Collected data entries:
= = = = =
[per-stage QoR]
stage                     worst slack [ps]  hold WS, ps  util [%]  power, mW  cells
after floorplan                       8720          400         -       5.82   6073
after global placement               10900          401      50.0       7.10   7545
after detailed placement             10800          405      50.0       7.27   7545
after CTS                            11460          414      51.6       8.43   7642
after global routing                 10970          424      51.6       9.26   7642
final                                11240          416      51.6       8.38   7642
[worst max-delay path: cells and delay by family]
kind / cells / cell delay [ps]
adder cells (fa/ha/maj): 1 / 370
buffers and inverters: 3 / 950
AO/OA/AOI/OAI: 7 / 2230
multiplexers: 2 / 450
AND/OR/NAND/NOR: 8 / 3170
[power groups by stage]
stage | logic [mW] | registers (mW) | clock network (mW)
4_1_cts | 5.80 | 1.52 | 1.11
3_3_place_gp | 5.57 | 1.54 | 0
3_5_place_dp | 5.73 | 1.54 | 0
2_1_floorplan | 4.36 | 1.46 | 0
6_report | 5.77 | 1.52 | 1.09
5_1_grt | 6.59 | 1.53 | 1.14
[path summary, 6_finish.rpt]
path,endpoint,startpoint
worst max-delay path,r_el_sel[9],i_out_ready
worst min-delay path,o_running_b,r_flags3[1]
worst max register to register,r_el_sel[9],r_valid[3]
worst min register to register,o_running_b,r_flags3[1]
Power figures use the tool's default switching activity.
= = = = =
**EXERCISE**: Write out exactly each line of the entries, starting at the one containing "path,endpoint,startpoint" and finishing with the last line.

**SOLUTION FOR THIS TASK**:
path,endpoint,startpoint
worst max-delay path,r_el_sel[9],i_out_ready
worst min-delay path,o_running_b,r_flags3[1]
worst max register to register,r_el_sel[9],r_valid[3]
worst min register to register,o_running_b,r_flags3[1]
Power figures use the tool's default switching activity.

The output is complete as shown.